She fell at his feet and clung to his knees, entreating him in tones that a mother only could
command to buy her baby as well as herself. … I must have been then between 5 and 6 years old. I seem to see and hear my poor weeping mother now.

— Josiah Henson, a former slave, in his autobiography, The Life of Josiah Henson, Formerly a Slave, Now an Inhabitant of Canada, as Narrated by Himself

 

The Negroes at home are quite disconsolate but this will soon blow over.
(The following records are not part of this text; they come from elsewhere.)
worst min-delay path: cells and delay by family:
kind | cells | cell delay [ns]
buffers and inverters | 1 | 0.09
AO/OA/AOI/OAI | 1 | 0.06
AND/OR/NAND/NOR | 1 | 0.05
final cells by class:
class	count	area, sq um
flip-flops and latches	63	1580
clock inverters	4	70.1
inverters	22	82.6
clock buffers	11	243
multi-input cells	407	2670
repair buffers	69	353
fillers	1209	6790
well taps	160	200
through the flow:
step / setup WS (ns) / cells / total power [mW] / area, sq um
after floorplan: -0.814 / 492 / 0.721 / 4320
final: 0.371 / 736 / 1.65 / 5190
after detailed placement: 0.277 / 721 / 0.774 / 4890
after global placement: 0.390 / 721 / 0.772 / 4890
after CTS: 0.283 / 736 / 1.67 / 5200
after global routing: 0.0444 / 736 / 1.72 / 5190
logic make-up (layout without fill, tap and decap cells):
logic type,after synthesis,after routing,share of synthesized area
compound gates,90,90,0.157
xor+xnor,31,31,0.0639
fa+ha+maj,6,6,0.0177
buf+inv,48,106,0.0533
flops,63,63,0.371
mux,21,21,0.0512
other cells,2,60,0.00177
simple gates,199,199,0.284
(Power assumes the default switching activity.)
They may see their children again in time.

— Thomas Chaplin, a slave owner, in 1845, quoted in Help Me to Find My People by Heather Andrea Williams

 

My mother then turned to [her owner] and cried, ‘Oh, master, do not take me from my child!’ Without making any reply, he gave her two or three heavy blows on the shoulders with his raw hide, snatched me from her arms, handed me to my master, and seizing her by one arm, dragged her back. … The cries of my poor parent became more and more indistinct. … The horrors of that day sank deeply into my heart.

– Charles Ball, a fugitive slave, in his The Life and Adventures of Charles Ball (1837); Ball was separated from his mother at age 4

 

The black family “suffers little by separation.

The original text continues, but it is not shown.